娘さんたちにパン焼きが継承され、溶岩を使った石窯に変わり、

営業日も増え、そしてあの古い蚕室を改装したカフェでパンを売るようになったという。


畑で取れた野菜がそのまんまパンになったような、

あの自給自足のパンたちはどんな風に変わったのだろうか、

はたまた変わっていないのか。再会を心待ちにしていた。





元カフェが現在パン売り場も兼ねている。

おぉ、野菜の直売も変わらずにやっている。

季節の野菜が少量ずつ、馴染みのある野菜から

聞いたこともないような変わった野菜まで、

娘さんがひとつひとつ丁寧に説明してくれる。

これから別のところへ行く予定で荷物になるのは

わかっていてもついつい買ってしまうのだ。


ちょうど、元パン屋さんの店主であるお母様も現れた。

「池袋の方から来ました」

「まぁ、そんな遠くからわざわざ…ありがとうございます」

なんだか照れくさかった。

だって私はどんなに遠くてもここにまた来たかったし

意外にもほんの390円で来られるんですよ。実は…。





(待ち合わせに遅れたので)先に到着してもらっていた友達らは

先にパンを買い、ちょうど会計をしているところだった。

あぁ、こういう風にレイアウトが変わったのね。


以前の雰囲気がとても好きだったので、

カフェの中でパンを売るようになったというから少し不安だったのだけど、

全然その心配は無用だった。

以前の雰囲気を全然壊すことなく、

飲み物も楽しめ、パン選びも楽しめ、そして食べることも楽しめる。

コーヒーとパンの香りに包まれたこの空間は、

以前にもましてパンを楽しみやすくなっていた。





かの野菜のカンパーニュもしっかり健在!

まるで巨大な抱き枕のようなカンパーニュをざくざくと切り分けて番重に入れていく。

…あれ? なんか以前と違う…のは、季節のせいなんだ!

そうか、今は春。以前食べた時は冬。

カボチャやサツマイモの入ったあのカンパーニュではなく、

今日は……えぇぇ?!

二十日大根? カブ!! 紫タマネギ〜?!

顔を近づけただけで、春野菜らしい苦みのある香りが鼻をつく。





買ったパンたちを席で頂こう。

酸味のある珈琲が好きな私には嬉しいトラジャとともに。

お友達は私も以前頂いたことのあるライスドリームを。お米の甘いドリンクだ。

 


お店が変わって、パンが変わった!

前回の画像と比べても一目瞭然だろう、パンが「ハード」になっている。

(*甘さはほとんどなくビターなココアとくるみのパンはソフト生地)

同じ「りんごのパン」をひとつとってみても、具はそのままに、パンの生地が違う。

パンたちの面構えをみていると、以前よりさらに富ヶ谷のあのお店に近くなっている気がする。

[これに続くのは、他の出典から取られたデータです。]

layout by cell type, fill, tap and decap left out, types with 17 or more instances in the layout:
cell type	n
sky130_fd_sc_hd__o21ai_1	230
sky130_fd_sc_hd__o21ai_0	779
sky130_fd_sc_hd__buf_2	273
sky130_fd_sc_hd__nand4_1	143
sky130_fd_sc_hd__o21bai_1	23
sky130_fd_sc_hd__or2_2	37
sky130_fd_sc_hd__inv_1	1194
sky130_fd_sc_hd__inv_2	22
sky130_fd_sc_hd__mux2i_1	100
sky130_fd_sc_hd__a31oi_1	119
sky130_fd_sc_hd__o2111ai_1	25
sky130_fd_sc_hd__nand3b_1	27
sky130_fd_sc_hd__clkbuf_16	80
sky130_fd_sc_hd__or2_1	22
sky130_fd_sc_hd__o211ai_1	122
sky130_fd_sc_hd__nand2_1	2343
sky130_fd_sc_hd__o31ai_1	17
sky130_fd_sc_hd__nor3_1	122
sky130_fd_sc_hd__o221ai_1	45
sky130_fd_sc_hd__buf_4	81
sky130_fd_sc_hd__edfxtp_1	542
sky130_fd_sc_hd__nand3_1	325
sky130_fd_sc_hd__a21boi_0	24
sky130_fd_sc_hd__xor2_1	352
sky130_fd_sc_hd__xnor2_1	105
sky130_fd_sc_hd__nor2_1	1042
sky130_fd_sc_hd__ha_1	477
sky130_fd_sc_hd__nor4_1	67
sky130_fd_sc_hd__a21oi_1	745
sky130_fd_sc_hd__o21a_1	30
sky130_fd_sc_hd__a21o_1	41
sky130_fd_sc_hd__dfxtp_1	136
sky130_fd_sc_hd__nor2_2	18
<file path="src/rtl/acvp_pkg.sv">
`timescale 1ns / 1ps

package acvp_pkg;

	localparam int MAX_LINE_CHARS      = 31;
	localparam int MAX_FRACTION_DIGITS = 9;

	localparam int LINE_LEN_W = $clog2(MAX_LINE_CHARS + 1);
	localparam int FRAC_W     = 4;
	localparam int MANT_W     = 32;
	localparam int Q_FRAC_W   = 16;
	localparam int VALUE_W    = 32;
	// 10^9 needs 30 bits
	localparam int DIVISOR_W  = 30;
	// mantissa << 16 plus half the divisor can carry into one more bit
	localparam int DIVIDEND_W = MANT_W + Q_FRAC_W + 1;
	localparam int DIV_CNT_W  = $clog2(DIVIDEND_W + 1);

	localparam logic [7:0] CHAR_LF    = 8'h0A;
	localparam logic [7:0] CHAR_CR    = 8'h0D;
	localparam logic [7:0] CHAR_MINUS = 8'h2D;
	localparam logic [7:0] CHAR_POINT = 8'h2E;
	localparam logic [7:0] CHAR_ZERO  = 8'h30;
	localparam logic [7:0] CHAR_NINE  = 8'h39;

	localparam logic [VALUE_W-1:0] VALUE_POS_MAX = 32'h7FFF_FFFF;
	localparam logic [VALUE_W-1:0] VALUE_NEG_MAX = 32'h8000_0000;

	function automatic logic [DIVISOR_W-1:0] pow10(input logic [FRAC_W-1:0] k);
		logic [DIVISOR_W-1:0] p;
		case (k)
			4'd0:    p = 30'd1;
			4'd1:    p = 30'd10;
			4'd2:    p = 30'd100;
			4'd3:    p = 30'd1000;
			4'd4:    p = 30'd10000;
			4'd5:    p = 30'd100000;
			4'd6:    p = 30'd1000000;
			4'd7:    p = 30'd10000000;
			4'd8:    p = 30'd100000000;
			default: p = 30'd1000000000;
		endcase
		return p;
	endfunction

endpackage

</file>
<file path="src/rtl/acvp_if.sv">
`timescale 1ns / 1ps

interface acvp_rx_if;
	logic       valid;
	logic       ready;
	logic [7:0] rx_byte;

	modport source (output valid, output rx_byte, input ready);
	modport sink   (input valid, input rx_byte, output ready);
endinterface

interface acvp_res_if;
	logic                               valid;
	logic                               ready;
	logic [7:0]                         command;
	logic signed [acvp_pkg::VALUE_W-1:0] value_q16;
	logic                               saturated;

	modport source (output valid, output command, output value_q16, output saturated,
		input ready);
	modport sink   (input valid, input command, input value_q16, input saturated,
		output ready);
endinterface

</file>
<file path="src/rtl/acvp_div.sv">
`timescale 1ns / 1ps

// Restoring divider, one quotient bit per cycle.
module acvp_div (
	input  logic                               clk,
	input  logic                               arst_n,
	input  logic                               start,
	input  logic [acvp_pkg::DIVIDEND_W-1:0]    dividend,
	input  logic [acvp_pkg::DIVISOR_W-1:0]     divisor,
	output logic                               busy,
	output logic [acvp_pkg::DIVIDEND_W-1:0]    quotient
);
	import acvp_pkg::*;

	logic [DIV_CNT_W-1:0]  cnt_q;
	logic                  busy_q;
	logic [DIVISOR_W-1:0]  divisor_q;
	logic [DIVISOR_W-1:0]  rem_q;
	logic [DIVIDEND_W-1:0] quo_q;
	logic [DIVISOR_W:0]    trial;
	logic [DIVISOR_W:0]    diff;
	logic                  fits;

	assign trial = {rem_q, quo_q[DIVIDEND_W-1]};
	assign diff  = trial - {1'b0, divisor_q};
	assign fits  = trial >= {1'b0, divisor_q};

	always_ff @(posedge clk or negedge arst_n) begin
		if (!arst_n) begin
			busy_q <= 1'b0;
			cnt_q  <= '0;
		end else if (start) begin
			busy_q <= 1'b1;
			cnt_q  <= DIV_CNT_W'(DIVIDEND_W);
		end else if (busy_q) begin
			cnt_q <= cnt_q - 1'b1;
			if (cnt_q == DIV_CNT_W'(1)) begin
				busy_q <= 1'b0;
			end
		end
	end

	// dividend bits shift out the top of quo_q as quotient bits shift in
	always_ff @(posedge clk) begin
		if (start) begin
			divisor_q <= divisor;
			rem_q     <= '0;
			quo_q     <= dividend;
		end else if (busy_q) begin
			rem_q <= fits ? diff[DIVISOR_W-1:0] : trial[DIVISOR_W-1:0];
			quo_q <= {quo_q[DIVIDEND_W-2:0], fits};
		end
	end

	assign busy     = busy_q;
	assign quotient = quo_q;

endmodule

</file>
<file path="src/rtl/ascii_command_value_parser.sv">
`timescale 1ns / 1ps

// Line parser for "<command>[-]digits[.digits]" followed by CR or LF. Other
// bytes are taken while idle. A CR or LF that ends a non-empty line
// starts a bit-serial division of (mantissa << 16 + 10^k/2) by 10^k. The
// divider runs, S_DIV then sees it done and S_WRITE loads the result register,
// so a terminator holds the input off through S_DIV and S_WRITE, longer while the
// previous result still waits downstream; the single result register lets the
// next line's bytes be taken while a result waits. Empty lines give no result.
module ascii_command_value_parser (
	input  logic         clk,
	input  logic         arst_n,
	acvp_rx_if.sink      rx,
	acvp_res_if.source   res
);
	import acvp_pkg::*;

	typedef enum logic [1:0] {
		S_IDLE,
		S_DIV,
		S_WRITE
	} state_t;

	state_t                 state_q;
	logic [LINE_LEN_W-1:0]  line_len_q;
	logic [7:0]             cmd_q;
	logic                   neg_q;
	logic                   point_q;
	logic [FRAC_W-1:0]      frac_q;
	logic [MANT_W-1:0]      mant_q;
	logic                   mant_sat_q;

	logic                   res_valid_q;
	logic [7:0]             res_cmd_q;
	logic [VALUE_W-1:0]     res_value_q;
	logic                   res_sat_q;

	logic                   accept;
	logic                   is_term;
	logic                   is_digit;
	logic [3:0]             digit;
	logic [MANT_W+3:0]      mant_next;
	logic                   div_start;
	logic                   div_busy;
	logic [DIVIDEND_W-1:0]  dividend;
	logic [DIVISOR_W-1:0]   divisor;
	logic [DIVIDEND_W-1:0]  quotient;
	logic                   over;
	logic [VALUE_W-1:0]     value;
	logic                   out_free;

	assign rx.ready  = (state_q == S_IDLE);
	assign accept    = rx.valid && rx.ready;
	assign is_term   = (rx.rx_byte == CHAR_LF) || (rx.rx_byte == CHAR_CR);
	assign is_digit  = (rx.rx_byte >= CHAR_ZERO) && (rx.rx_byte <= CHAR_NINE);
	assign digit     = 4'(rx.rx_byte - CHAR_ZERO);
	// mantissa * 10 + digit as shift-add
	assign mant_next = {mant_q, 3'b000} + {3'b000, mant_q, 1'b0} + (MANT_W+4)'(digit);

	assign divisor   = pow10(frac_q);
	assign dividend  = {1'b0, mant_q, {Q_FRAC_W{1'b0}}}
		+ DIVIDEND_W'(divisor >> 1);
	assign div_start = accept && is_term && (line_len_q != '0);

	acvp_div u_div (
		.clk      (clk),
		.arst_n   (arst_n),
		.start    (div_start),
		.dividend (dividend),
		.divisor  (divisor),
		.busy     (div_busy),
		.quotient (quotient)
	);

	always_comb begin
		if (neg_q) begin
			over  = quotient > DIVIDEND_W'(VALUE_NEG_MAX);
			value = '0 - (over ? VALUE_NEG_MAX : quotient[VALUE_W-1:0]);
		end else begin
			over  = quotient > DIVIDEND_W'(VALUE_POS_MAX);
			value = over ? VALUE_POS_MAX : quotient[VALUE_W-1:0];
		end
	end

	assign out_free = !res_valid_q || res.ready;

	always_ff @(posedge clk or negedge arst_n) begin
		if (!arst_n) begin
			state_q     <= S_IDLE;
			line_len_q  <= '0;
			cmd_q       <= '0;
			neg_q       <= 1'b0;
			point_q     <= 1'b0;
			frac_q      <= '0;
			mant_q      <= '0;
			mant_sat_q  <= 1'b0;
			res_valid_q <= 1'b0;
			res_cmd_q   <= '0;
			res_value_q <= '0;
			res_sat_q   <= 1'b0;
		end else begin
			// in S_WRITE the reload below covers a drained result
			if (res_valid_q && res.ready && state_q != S_WRITE) begin
				res_valid_q <= 1'b0;
			end
			case (state_q)
				S_IDLE: begin
					if (accept) begin
						if (is_term) begin
							if (line_len_q != '0) begin
								state_q <= S_DIV;
							end
						end else if (line_len_q < LINE_LEN_W'(MAX_LINE_CHARS)) begin
							line_len_q <= line_len_q + 1'b1;
							if (line_len_q == '0) begin
								cmd_q <= rx.rx_byte;
							end else if (line_len_q == LINE_LEN_W'(1)
								&& rx.rx_byte == CHAR_MINUS) begin
								neg_q <= 1'b1;
							end else if (rx.rx_byte == CHAR_POINT) begin
								point_q <= 1'b1;
							end else if (is_digit
								&& (!point_q || frac_q < FRAC_W'(MAX_FRACTION_DIGITS))) begin
								if (point_q) begin
									frac_q <= frac_q + 1'b1;
								end
								if (mant_next[MANT_W+3:MANT_W] != '0) begin
									mant_q     <= '1;
									mant_sat_q <= 1'b1;
								end else begin
									mant_q <= mant_next[MANT_W-1:0];
								end
							end
						end
					end
				end
				S_DIV: begin
					if (!div_busy) begin
						state_q <= S_WRITE;
					end
				end
				S_WRITE: begin
					if (out_free) begin
						res_valid_q <= 1'b1;
						res_cmd_q   <= cmd_q;
						res_value_q <= value;
						res_sat_q   <= mant_sat_q || over;
						line_len_q  <= '0;
						cmd_q       <= '0;
						neg_q       <= 1'b0;
						point_q     <= 1'b0;
						frac_q      <= '0;
						mant_q      <= '0;
						mant_sat_q  <= 1'b0;
						state_q     <= S_IDLE;
					end
				end
				default: begin
					state_q <= S_IDLE;
				end
			endcase
		end
	end

	assign res.valid     = res_valid_q;
	assign res.command   = res_cmd_q;
	assign res.value_q16 = res_value_q;
	assign res.saturated = res_sat_q;

endmodule
</file>
<file path="src/flat_wrapper.sv">
// flat-port wrapper written by rule: the top's interface ports become plain ports
module ascii_command_value_parser_flat import acvp_pkg::*;
  (clk, arst_n, rx_valid, rx_rx_byte, rx_ready, res_valid, res_command, res_value_q16, res_saturated, res_ready);
  acvp_rx_if rx_i ();
  acvp_res_if res_i ();
  input  logic clk;
  input  logic arst_n;
  input wire logic [$bits(rx_i.valid)-1:0] rx_valid;
  input wire logic [$bits(rx_i.rx_byte)-1:0] rx_rx_byte;
  output wire logic [$bits(rx_i.ready)-1:0] rx_ready;
  output wire logic [$bits(res_i.valid)-1:0] res_valid;
  output wire logic [$bits(res_i.command)-1:0] res_command;
  output wire logic [$bits(res_i.value_q16)-1:0] res_value_q16;
  output wire logic [$bits(res_i.saturated)-1:0] res_saturated;
  input wire logic [$bits(res_i.ready)-1:0] res_ready;
  assign rx_i.valid = rx_valid;
  assign rx_i.rx_byte = rx_rx_byte;
  assign rx_ready = rx_i.ready;
  assign res_valid = res_i.valid;
  assign res_command = res_i.command;
  assign res_value_q16 = res_i.value_q16;
  assign res_saturated = res_i.saturated;
  assign res_i.ready = res_ready;
  ascii_command_value_parser u_core (.clk(clk), .arst_n(arst_n), .rx(rx_i), .res(res_i));
endmodule
</file>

変わっていないのは、自家製の野菜をふんだんに取り込んだパンであること、

素材そのものの味わいを活かしたパンであること。


…でも、確実に「パン」としての存在感が強まっている。

…美味しい!! 正直な話、前よりも私の心を確実に捕らえてしまっている…!





具入りのパンの中で今回感動したパン。

手前はイチジクとクリームチーズ入りのパンとラタトゥイユのパン。

とろけるように甘いイチジクとまろやかなクリチ。

じっくり煮込まれることで野菜の旨味が最大限に引き出されたラタトゥイユ。

どちらも具が卒倒しそうな美味しさなのに、生地までもが…。

どちらもハードな生地。この生地がしみじみと味が深い…。





そして!! 泣きそうなほどに美味しかったのはやっぱりこれ。

野菜のカンパーニュ。くるみとカレンズは基本ベースで、

その時畑で取れた野菜がこんな形でパンに生まれ変わる。


生地が心底美味しい…!! クラストの甘苦い香ばしさにクラムの奥行きのある旨み!

そこに、苦みの強い春野菜たちだ。

カブやダイコンなんて水分が多いだろうに、不思議にべちゃべちゃすることなく

野菜自体に水分が閉じこめられたままパンに含まれている。

だから…口に含んだ瞬間に、じゅわっと野菜のエキスがあふれ出す。

それはまるでスープのように。野菜のお出汁がじゅわぁ…っと!

なんて濃い味の野菜なんだろう…!


もちろん忘れてはならないのが美味しさを引き立てる名脇役、くるみとカレンツ。

これが甘みとコクのバランスを取っていて味を調えてくれている。

…すごい! すごすぎる!



こんなに素敵な再会になるなんて思っても見なかった。

東京にある「田舎」には、町場では到底出会えないような豊かな美味しさがある。

とくにこの「野菜のカンパーニュ」はちょくちょく買いに来たい…!








感動さめやらぬその半月後。またまた再訪する機会が!

GWの中盤戦の五月晴れ!





たぶん、一年で一番いい気候の日だったように思う。

上着を着ていても暑くない。上着を脱いで肌をさらけ出しても寒くない。

電車を待つ間のホームにはいい風が吹いてくる。

(特に西武立川の駅近くには某パン工場があるのでいい匂いがただよっていたりする)


 


今日はひとり。パンを選んだ後、テラス席でトラジャとともにパンを頂く。

たくさんの緑に囲まれながら食べるパン。

東京とは思えないほどの贅沢な贅沢な休日の朝…!





今日はシンプルパンを中心に。

カンパーニュに胚芽パン。

これから会いに行く友達への土産はスコーン。

そしてもちろん…野菜のカンパーニュ。

これを買いに、またここに来たのだから!





前回は買い控えた大好きなバナナくるみパン。

どちらもこの店を語るには欠かせない存在。

とくにバナナくるみパンは中身の質感が独特だ。





バナナくるみパンは、なんといっても吸盤のようにぴとぴとと吸い付くようなテクスチャー。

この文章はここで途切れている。